Candidates who were eligible for the first time are indicated here with a dagger (†). The one candidate who received at least 75% of the vote and was elected is indicated in bold italics; candidates who have since been elected in subsequent elections are indicated in italics.

| Player | Votes | Percent | Change |
|---|---|---|---|
| Eddie Mathews | 301 | 79.4 | 0 17.0% |
| Enos Slaughter | 261 | 68.9 | 0 10.9% |
| Duke Snider | 254 | 67.0 | 0 11.6% |
| Gil Hodges | 226 | 59.6 | 0 1.1% |
| Don Drysdale | 219 | 57.8 | 0 6.4% |
| Jim Bunning | 181 | 47.8 | 0 9.7% |
| Richie Ashburn | 158 | 41.7 | 0 5.4% |
| Hoyt Wilhelm† | 158 | 41.7 | - |
| Nellie Fox | 149 | 39.3 | 0 0.4% |
| Red Schoendienst | 130 | 34.3 | 0 6.9% |
| Maury Wills† | 115 | 30.3 | - |
| Roger Maris | 83 | 21.9 | 0 0.5% |
| Lew Burdette | 76 | 20.1 | 0 2.1% |
| Mickey Vernon | 66 | 17.4 | 0 3.8% |
| Alvin Dark | 60 | 15.8 | 0 1.4% |
| Harvey Kuenn | 58 | 15.3 | 0 0.4% |
| Ted Kluszewski | 51 | 13.5 | 0 0.9% |
| Don Newcombe | 48 | 12.7 | 0 1.5% |
| Elston Howard | 41 | 10.8 | 0 0.4% |
| Don Larsen | 32 | 8.4 | 0 1.8% |
| Roy Face | 27 | 7.1 | 0 1.5% |
| Bill Mazeroski† | 23 | 6.1 | - |
| Ken Boyer | 18 | 4.7 | 0 1.0% |
| Curt Flood | 8 | 2.1 | 0 2.1% |
| Harvey Haddix | 7 | 1.8 | - |
| Del Crandall | 6 | 1.6 | 0 0.5% |
| Vern Law | 6 | 1.6 | 0 0.3% |
| Bobby Thomson | 5 | 1.3 | 0 1.3% |
| Vic Wertz | 4 | 1.1 | 0 0.1% |
| Dick Groat | 3 | 0.8 | 0 0.2% |
| Jim Maloney† | 2 | 0.5 | - |
| Clete Boyer† | 1 | 0.3 | - |
| Denny McLain† | 1 | 0.3 | - |
| Camilo Pascual | 1 | 0.3 | - |
| Mudcat Grant† | 0 | 0.0 | - |
| Pedro Ramos† | 0 | 0.0 | - |

Key to colors
|  | Elected to the Hall. These individuals are also indicated in bold italics. |
|  | Players who were elected in future elections. These individuals are also indicated in plain italics. |
|  | Players not yet elected who returned on the 1979 ballot. |
|  | Eliminated from future BBWAA voting. These individuals remain eligible for future Veterans Committee consideration. |

Roberto Clemente, who died following the 1972 season, was included on the 1973 ballot under a standard provision for players who die before the five-year waiting period has elapsed.

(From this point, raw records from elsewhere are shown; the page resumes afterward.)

===== config.mk =====
export PLATFORM = sky130hd
export DESIGN_NAME = srch_pipe_fifo
export DESIGN_NICKNAME = d
export VERILOG_FILES = /design/src/rtl/sfifo_pkg.sv /design/src/rtl/sfifo_ctrl.sv /design/src/rtl/sfifo_store.sv /design/src/rtl/sfifo_match.sv /design/src/rtl/srch_pipe_fifo.sv
export SDC_FILE = /design/constraint.sdc
export NUM_CORES = 1
export LEC_CHECK = 0
export ABC_AREA = 1
export BUFFER_PORTS_ARGS = -buffer_cell sky130_fd_sc_hd__buf_2
export CELL_PAD_IN_SITES_DETAIL_PLACEMENT = 1
export CELL_PAD_IN_SITES_GLOBAL_PLACEMENT = 2
export CORE_UTILIZATION = 36
export CTS_CLUSTER_SIZE = 30
export DETAILED_ROUTE_END_ITERATION = 7
export HOLD_SLACK_MARGIN = 0.06
export MAX_ROUTING_LAYER = met4
export PLACE_DENSITY_LB_ADDON = 0.05
export SYNTH_ARGS = -nofsm -noshare
export SYNTH_HDL_FRONTEND = slang
export SYNTH_SLANG_ARGS = --single-unit

===== constraint.sdc =====
create_clock -name clk -period 2.52 [get_ports clk]
set_clock_uncertainty 0.1 [all_clocks]
set_input_delay 0 -clock clk [delete_from_list [all_inputs] [get_ports clk]]
set_output_delay 0 -clock clk [all_outputs]
set_load 0.01 [all_outputs]

===== src/rtl/sfifo_pkg.sv =====
package sfifo_pkg;

    // Kind of occupancy change applied at the next edge
    typedef enum logic [2:0] {
        OP_HOLD  = 3'd0,
        OP_PUSH  = 3'd1,
        OP_POP   = 3'd2,
        OP_SWAP  = 3'd3,
        OP_FLUSH = 3'd4
    } sfifo_op_e;

endpackage


===== src/rtl/sfifo_ctrl.sv =====
module sfifo_ctrl #(
    parameter int DEPTH = 4,
    localparam int PW = $clog2(DEPTH),
    localparam int CW = $clog2(DEPTH + 1)
) (
    input  logic          clk,
    input  logic          rst_n,
    input  logic          enq_valid,
    input  logic          deq_req,
    input  logic          clr,
    output logic          enq_ready,
    output logic          deq_ready,
    output logic          enq_fire,
    output logic          deq_fire,
    output logic          flush,
    output logic [PW-1:0] wr_ptr,
    output logic [PW-1:0] rd_ptr,
    output logic [CW-1:0] cnt
);
    import sfifo_pkg::*;

    typedef struct packed {
        logic [PW-1:0] wr;
        logic [PW-1:0] rd;
        logic [CW-1:0] cnt;
    } ctrl_t;

    ctrl_t     st_d, st_q;
    sfifo_op_e op;

    function automatic logic [PW-1:0] bump(input logic [PW-1:0] p);
        return (p == PW'(DEPTH - 1)) ? '0 : p + 1'b1;
    endfunction

    always_comb begin
        deq_ready = (st_q.cnt != '0);
        deq_fire  = deq_req && deq_ready;
        enq_ready = (st_q.cnt != CW'(DEPTH)) || deq_fire;
        enq_fire  = enq_valid && enq_ready && !clr;
        flush     = clr;

        if (clr)                        op = OP_FLUSH;
        else if (enq_fire && deq_fire)  op = OP_SWAP;
        else if (enq_fire)              op = OP_PUSH;
        else if (deq_fire)              op = OP_POP;
        else                            op = OP_HOLD;

        st_d = st_q;
        unique case (op)
            OP_FLUSH: st_d = '0;
            OP_PUSH: begin
                st_d.wr  = bump(st_q.wr);
                st_d.cnt = st_q.cnt + 1'b1;
            end
            OP_POP: begin
                st_d.rd  = bump(st_q.rd);
                st_d.cnt = st_q.cnt - 1'b1;
            end
            OP_SWAP: begin
                st_d.wr = bump(st_q.wr);
                st_d.rd = bump(st_q.rd);
            end
            default: st_d = st_q;
        endcase
    end

    always_ff @(posedge clk) begin
        if (!rst_n) st_q <= '0;
        else        st_q <= st_d;
    end

    assign wr_ptr = st_q.wr;
    assign rd_ptr = st_q.rd;
    assign cnt    = st_q.cnt;

endmodule


===== src/rtl/sfifo_store.sv =====
module sfifo_store #(
    parameter int DEPTH = 4,
    parameter int ENT_W = 14,
    localparam int PW = $clog2(DEPTH)
) (
    input  logic                   clk,
    input  logic                   rst_n,
    input  logic                   wr_en,
    input  logic [PW-1:0]          wr_ptr,
    input  logic [ENT_W-1:0]       wr_data,
    input  logic                   rd_en,
    input  logic [PW-1:0]          rd_ptr,
    input  logic                   flush,
    output logic [ENT_W-1:0]       rd_data,
    output logic [DEPTH*ENT_W-1:0] ent_flat,
    output logic [DEPTH-1:0]       valid
);
    logic [ENT_W-1:0] mem_d [DEPTH];
    logic [ENT_W-1:0] mem_q [DEPTH];
    logic [DEPTH-1:0] valid_d, valid_q;

    always_comb begin
        for (int i = 0; i < DEPTH; i++) mem_d[i] = mem_q[i];
        valid_d = valid_q;
        if (rd_en) valid_d[rd_ptr] = 1'b0;
        if (wr_en) begin
            mem_d[wr_ptr]   = wr_data;
            valid_d[wr_ptr] = 1'b1;
        end
        if (flush) valid_d = '0;
    end

    always_ff @(posedge clk) begin
        if (!rst_n) begin
            for (int i = 0; i < DEPTH; i++) mem_q[i] <= '0;
            valid_q <= '0;
        end else begin
            for (int i = 0; i < DEPTH; i++) mem_q[i] <= mem_d[i];
            valid_q <= valid_d;
        end
    end

    assign rd_data = mem_q[rd_ptr];
    assign valid   = valid_q;

    for (genvar g = 0; g < DEPTH; g++) begin : g_flat
        assign ent_flat[g*ENT_W +: ENT_W] = mem_q[g];
    end

endmodule


===== src/rtl/sfifo_match.sv =====
module sfifo_match #(
    parameter int DEPTH = 4,
    parameter int KEY_W = 5,
    parameter int PAY_W = 8,
    localparam int ENT_W = 1 + KEY_W + PAY_W,
    localparam int PW = $clog2(DEPTH)
) (
    input  logic [DEPTH*ENT_W-1:0] ent_flat,
    input  logic [DEPTH-1:0]       valid,
    input  logic                   excl_en,
    input  logic [PW-1:0]          excl_ptr,
    input  logic [KEY_W-1:0]       key,
    output logic                   hit
);
    logic [DEPTH-1:0] slot_hit;

    for (genvar g = 0; g < DEPTH; g++) begin : g_cmp
        logic [ENT_W-1:0] ent;
        logic             leaving;
        assign ent     = ent_flat[g*ENT_W +: ENT_W];
        assign leaving = excl_en && (excl_ptr == PW'(g));
        assign slot_hit[g] = valid[g] && !leaving && ent[ENT_W-1]
                             && (ent[PAY_W +: KEY_W] == key);
    end

    assign hit = |slot_hit;

endmodule


===== src/rtl/srch_pipe_fifo.sv =====
module srch_pipe_fifo #(
    parameter int DEPTH = 4,
    parameter int KEY_W = 5,
    parameter int PAY_W = 8
) (
    input  logic             clk,
    input  logic             rst_n,
    input  logic             enq_valid,
    input  logic             enq_wr,
    input  logic [KEY_W-1:0] enq_dst,
    input  logic [PAY_W-1:0] enq_pay,
    output logic             enq_ready,
    input  logic             deq_req,
    output logic             deq_ready,
    output logic             first_wr,
    output logic [KEY_W-1:0] first_dst,
    output logic [PAY_W-1:0] first_pay,
    input  logic             clr,
    input  logic [KEY_W-1:0] find_key,
    output logic             find_hit
);
    localparam int ENT_W = 1 + KEY_W + PAY_W;
    localparam int PW    = $clog2(DEPTH);
    localparam int CW    = $clog2(DEPTH + 1);

    logic                   enq_fire, deq_fire, flush;
    logic [PW-1:0]          wr_ptr, rd_ptr;
    logic [CW-1:0]          cnt_w;
    logic [ENT_W-1:0]       head;
    logic [DEPTH*ENT_W-1:0] ent_flat;
    logic [DEPTH-1:0]       valid_w;

    sfifo_ctrl #(.DEPTH(DEPTH)) u_ctrl (
        .clk(clk), .rst_n(rst_n), .enq_valid(enq_valid), .deq_req(deq_req),
        .clr(clr), .enq_ready(enq_ready), .deq_ready(deq_ready),
        .enq_fire(enq_fire), .deq_fire(deq_fire), .flush(flush),
        .wr_ptr(wr_ptr), .rd_ptr(rd_ptr), .cnt(cnt_w)
    );

    sfifo_store #(.DEPTH(DEPTH), .ENT_W(ENT_W)) u_store (
        .clk(clk), .rst_n(rst_n), .wr_en(enq_fire), .wr_ptr(wr_ptr),
        .wr_data({enq_wr, enq_dst, enq_pay}), .rd_en(deq_fire),
        .rd_ptr(rd_ptr), .flush(flush), .rd_data(head),
        .ent_flat(ent_flat), .valid(valid_w)
    );

    sfifo_match #(.DEPTH(DEPTH), .KEY_W(KEY_W), .PAY_W(PAY_W)) u_match (
        .ent_flat(ent_flat), .valid(valid_w), .excl_en(deq_fire),
        .excl_ptr(rd_ptr), .key(find_key), .hit(find_hit)
    );

    assign first_wr  = head[ENT_W-1];
    assign first_dst = head[PAY_W +: KEY_W];
    assign first_pay = head[0 +: PAY_W];

endmodule


=== Yosys cells after proc, flatten, opt, wreduce, memory -nomap -nowiden ===
Memories as Yosys holds them, arrays and structs flattened. A register that Yosys moved wholly into a read port is not among the register bits.
Cells that the tools add are included.
Widths: inputs -> output; s select.

* Memory bits (writable): 56
* Output and inout port bits: 17
* Input port bits: 24
* Memories kept: 1
* Logic and storage cells: 102
* Flip-flop bits (word level): 11

{| class="wikitable"
|+ Memory list
! name !! words !! width !! read ports !! clocked after Yosys merged registers in !! write ports !! RTL line !! text
|-
| u_store.mem_q || 4 || 14 || 5 || 1 || 4 || sfifo_store.sv:19 || <nowiki>logic [ENT_W-1:0] mem_q [DEPTH];</nowiki>
|}

* Reductions and logical operators: 38
* $lt $le $gt $ge: 6
* Muxes and demuxes: 27
* Bitwise gates (word level): 9
* Add/subtract/negate cells: 4
* Equality and inequality tests: 13

{| class="wikitable"
|+ Operators by type and width
! operator !! number
|-
| $mux 14 || 5
|-
| $bwmux 56 || 1
|-
| $mux 56 || 1
|-
| $demux 14 s2 || 1
|-
| $logic_and 1x1->1 || 23
|-
| $eq 5x5->1 || 4
|-
| $mux 2 || 5
|-
| $mux 3 || 3
|-
| $pmux 3 s3 || 1
|-
| $mux 4 || 2
|-
| $pmux 2 s2 || 2
|-
| $eq 2x2->1 const B || 3
|-
| $eq 3x2->1 const B || 2
|-
| $lt 2x3->1 const B || 2
|-
| $reduce_bool 3->1 || 2
|-
| $reduce_or 2->1 || 3
|-
| $logic_not 1->1 || 5
|-
| $add 2x1->2 const B || 2
|-
| $and 4x4->4 || 1
|-
| $demux 1 s2 || 2
|-
| $ge 2x1->1 const B || 2
|-
| $mux 1 || 4
|-
| $not 4->4 || 1
|-
| $or 1x1->1 || 4
|-
| 15 further kinds || 16
|}

=== Longest topological paths before layout ===
Gate-level depths: netlist (run 1).

* Word-level depth: 13
* Gate-level depth with buffers: 10
* Gate-level depth less buffers: 10

=== By module ===
From an unflattened synthesis (run 1), not the netlist that was laid out.

* Cells, all modules: 522
* Area, all modules: 3,530.9 µm²

{| class="wikitable"
|+ By module, submodules not included
! module !! area an instance (µm²) !! times used !! sequential area each (µm²) !! cells each
|-
| sfifo_store || 2,642.5 || 1 || 1,201.2 || 355
|-
| sfifo_ctrl || 451.7 || 1 || 140.1 || 60
|-
| sfifo_match || 436.7 || 1 || 0.0 || 107
|}

=== Worst setup path before layout (run 1) ===
OpenSTA, ideal clock, no wires.

* Path type: register to register
* Start: register u_ctrl.st_q (netlist bit u_ctrl.cnt[2])
* End: register u_ctrl.st_q (netlist bit u_ctrl.cnt[2])
* Setup slack: 758 ps
* Data required time: 2,350 ps
* Buffers on the path: 0
* Cell stages (with the launch flop): 10
* Arrival time: 1,592 ps
* Clock period less this slack: 1,762 ps
* Cells stage by stage: dfxtp_1 inv_2 nand2_2 nand4_1 fa_1 xnor2_1 inv_1 nand2_1 nand2_1 a21oi_1

* Word-level cells in the longest chain between the ends: 10

{| class="wikitable"
|+ RTL lines
! what !! RTL line !! text
|-
| from (decl) || sfifo_ctrl.sv:28 || <nowiki>ctrl_t st_d, st_q;</nowiki>
|-
| from (signal assigned) || sfifo_ctrl.sv:69 || <nowiki>else st_q <= st_d;</nowiki>
|-
| $reduce_bool 3->1 (*) || sfifo_ctrl.sv:36 || <nowiki>deq_ready = (st_q.cnt != '0);</nowiki>
|-
| net deq_ready || srch_pipe_fifo.sv:14 || <nowiki>output logic deq_ready,</nowiki>
|-
| $logic_and 1x1->1 (*) || sfifo_ctrl.sv:37 || <nowiki>deq_fire = deq_req && deq_ready;</nowiki>
|-
| $logic_or 1x1->1 || sfifo_ctrl.sv:38 || <nowiki>enq_ready = (st_q.cnt != CW'(DEPTH)) || deq_fire;</nowiki>
|-
| $logic_and 1x1->1 (2 in a row) || sfifo_ctrl.sv:39 || <nowiki>enq_fire = enq_valid && enq_ready && !clr;</nowiki>
|-
| $mux 3 / $logic_and 1x1->1 (equally long branches) || sfifo_ctrl.sv:44, sfifo_ctrl.sv:43 ||
|-
| $mux 3 (*) || sfifo_ctrl.sv:43 || <nowiki>else if (enq_fire && deq_fire) op = OP_SWAP;</nowiki>
|-
| $mux 3 (*) || sfifo_ctrl.sv:42 || <nowiki>if (clr) op = OP_FLUSH;</nowiki>
|-
| $eq 3x2->1, or another cell as far along || sfifo_ctrl.sv:49 || <nowiki>unique case (op)</nowiki>
|-
| $pmux 3 s3 / $reduce_bool 3->1 (equally long branches) || -- ||
|}

Mark *: on every way through the listed nets, which the timed path passes. The rest lies on a longest branch.
A chain may end at the register's enable or synchronous reset.

==> metrics, run 1 <==
fin crit share=0.802; power density over cell area=595 mW/mm2; layout cells sized above 1=0.146; relative slew slack=0.592; WL final=~11000 um; worst-case clock buffer depth=2; drt first pass iters=4; Syn Area/Cell=approximately 7.3 um2; clock slew at the register clock pins of the worst setup and hold paths=0.08 ns; Hold/Removal Path Class=reg -> reg; Max Slew Vio Count=0; most common cell after layout, fill and taps aside=nand2_1; largest net degree at the start of global routing=38; Seq/Total Area, Yosys=0.404; outcome=finished clean; # Max-Cap Violations=0; CTS sink count=just under 70; root buf cell=clkbuf_8; WP buf/inv=3; clock latency on the worst-skew pair=approximately 0.35 ns; hold_buf cts=18; GRT overflow=0; Inserted Diodes=0; initial core utilization=0.370; number of global-route vias before repair=around 3400; commonest cells after routing, fill and taps aside=nand2_1 (77), a21oi_1 (76), dfxtp_1 (69); WL/cell=16.6 um; cts repair resizes=0; post-route antenna net violation count=0; final setup violation count=0; worst slew pin tran=0.612 ns; GP Congestion=0.775; Fillers=1183; placed insts=616; worst path cell trace=buf_4 -> inv_1 -> o21ai_0 -> o22ai_1 -> buf_2; min cycle time layout=2.02 ns; drt drc=0; RSZ-0062 raised after global routing=no; FF+latch area=0.00138 mm2; startpoint types=flip-flop; Synth cell types=23; Die Area=0.00990 mm2; Fin Hold WS=around 0.36 ns; Post-Syn Area=0.00342 mm2; die width=99.5 um; CP endpoint kind=output pin; drt via density=5.19; Final Hold Viols=0; core area=a little over 0.009 mm2; synthesized netlist cell count=466; CP max stage cell=inv_1; IO buf count=40; Crit Path Category=reg -> out; Crit Path Max Fanout=16; delay-heaviest family, CP=buffers and inverters; #FFs+latches synth=69; Die Y=99.5 um; crit-path max cell delay=0.48 ns; CTS H-tree depth=3; Post-CTS Setup Repair Bufs=0; Detailed Place HPWL=7140 um; GRT Resource Usage Total=0.240; Final nets=549; initial antenna violation count=0; initial DRC count=77; cts bufs inserted=9; Ports=between 40 and 50; Mapped Nets=499; first-pass GRT wire length=17700 um; worst path required time=2.42 ns; Max VDD drop=248 uV; row count=35; non-filler cells in the finished layout=650; Setup TNS=0 ns; Lkg Pwr=1.62 nW; TritonCTS clock tree=done; via count=3376; f_max=495 MHz; Area Growth Syn to Fin=18.5%; area taken by multi-input logic gates=0.00176 mm2; Worst Path Arrival=~1.9 ns; Ys Warns=0
==> area by class of cell <==
| class | count | share of cell area |
|---|---|---|
| clock buffers | 10 | 0.0339 |
| multi-input cells | 342 | 0.435 |
| flip-flops and latches | 69 | 0.341 |
| well taps | 129 | 0.0398 |
| repair buffers | 67 | 0.110 |
| inverters | 27 | 0.0250 |
| clock inverters | 6 | 0.0154 |
==> through the flow <==
stage	instance area, um2	utilization	power [mW]	worst slack (ns)
after floorplan	3420	-	1.36	0.758
after global placement	3680	0.398	1.48	0.666
after detailed placement	3680	0.398	1.48	0.586
after CTS	4060	0.439	2.43	0.530
after global routing	4060	0.439	2.53	0.309
final	4060	0.439	2.41	0.499
==> worst register-to-register path: stages (launching register included) <==
cell,delay (ns)
dfxtp_1,0.36
nor2_1,0.09
nand2_2,0.15
nand4_1,0.24
fa_1,0.46
xnor2_1,0.19
inv_1,0.06
nand2_1,0.07
nand2_1,0.06
a21oi_1,0.12
==> cell families (layout without fill, tap and decap cells) <==
family | Yosys count | count (layout) | share of synthesized area
simple gates | 191 | 191 | 0.250
compound gates | 128 | 128 | 0.194
flops | 69 | 69 | 0.404
buf+inv | 55 | 110 | 0.0811
xor+xnor | 14 | 14 | 0.0358
fa+ha+maj | 9 | 9 | 0.0351
==> sequential cells by signal (all words and copies together), names as in the netlist, named ones only <==
| name | count |
|---|---|
| u_ctrl.wr_ptr | 2 |
| u_ctrl.rd_ptr | 2 |
| u_store.valid | 4 |
| u_store.mem_q | 56 |
| u_ctrl.cnt | 3 |
==> layer usage <==
metal | vias to the layer above | part of all wire | track usage
met5 | - | 0 | -
met4 | 0 | 0.012 | 0.0735
met3 | 12 | 0.018 | 0.0288
met2 | 42 | 0.47 | 0.380
met1 | 1656 | 0.50 | 0.322
li1 | 1666 | - | -
==> power breakdown <==
part	switching, mW	total [mW]	internal, mW
logic	0.220	0.344	0.124
clock network	0.456	0.937	0.481
registers	0.0180	1.13	1.11
==> cells in the mapped netlist, drive strengths merged <==
cell     n  share of area
nand2   84           0.10
xor2    13          0.033
nand4    3         0.0055
inv     27          0.030
dfxtp   69           0.40
nand3   59          0.086
o211a    1         0.0029
xnor2    1         0.0026
o22ai   12          0.022
nor2    45          0.054
ha       8          0.029
fa       1         0.0058
o21ai   38          0.056
buf     11          0.033
a21oi   77           0.11
clkbuf  17          0.019
==> final timing paths <==
| path | slack (ns) | depth (start not counted) | start | endpoint |
|---|---|---|---|---|
| setup reg to reg | 0.55 | 9 | u_ctrl.cnt[1]$_SDFFE_PN0P_ | u_ctrl.cnt[2]$_SDFFE_PN0P_ |
| hold reg to reg | 0.36 | 2 | u_store.mem_q[2][0]$_SDFFE_PN0P_ | u_store.mem_q[2][0]$_SDFFE_PN0P_ |
| hold / removal | 0.36 | 2 | u_store.mem_q[2][0]$_SDFFE_PN0P_ | u_store.mem_q[2][0]$_SDFFE_PN0P_ |
| setup / recovery | 0.50 | 5 | flip-flop | first_pay[0] |
Power figures use the tool's default switching activity.
==> run 2, diff against run 1 <==
- ABC_AREA: 1 -> 0
- CORE_UTILIZATION: 36 -> 34
- clock period: 2.52 -> 1.7 ns (I/O delays scaled with it)
==> run 2 against run 1 <==
The run now ends with setup timing left. First-iteration DRC count down 58%. Critical path depth up 3. Clock-buffer cell count is the same. Core utilization rose by 1.8 points. Combinational power grew 21%. Area after synthesis shrank 0.11%. Largest cell class unchanged. Largest power group unchanged.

The newly-eligible players included 18 All-Stars, 11 of whom were not included on the ballot, representing a total of 39 All-Star selections. Among the new candidates were 7-time All-Star Bill Mazeroski and 5-time All-Stars Hoyt Wilhelm and Maury Wlls. The field included two MVPs (Wills and Denny McLain), one Cy Young Award winner (Denny McLain, who received the MVP the same year as one of his two Cy Young Awards; that same season, he was the last pitcher to win thirty games in a season) and two Rookies of the Year (Ron Hansen and Gary Peters). Bill Mazeroski also had eight Gold Gloves at Second Base, the record at the time.

Players eligible for the first time who were not included on the ballot were: Ted Abernathy, Joe Azcue, John Bateman, Wade Blasingame, Don Buford, Donn Clendenon, Tony Cloninger, Moe Drabowsky, Joe Gibbon, Tom Haller, Steve Hamilton, Ron Hansen, Joe Horlen, Julián Javier, Denny Lemaster, J. C. Martin, Don Mincher, Gary Peters, Phil Regan, Jim Roland, Ron Taylor, Stan Williams, and Bobby Wine.

== J. G. Taylor Spink Award ==
Gordon Cobbledick (1898–1969) and Edgar Munzel (1907–2002) received the J. G. Taylor Spink Award honoring baseball writers. The awards were voted at the December 1977 meeting of the BBWAA, and included in the summer 1978 ceremonies.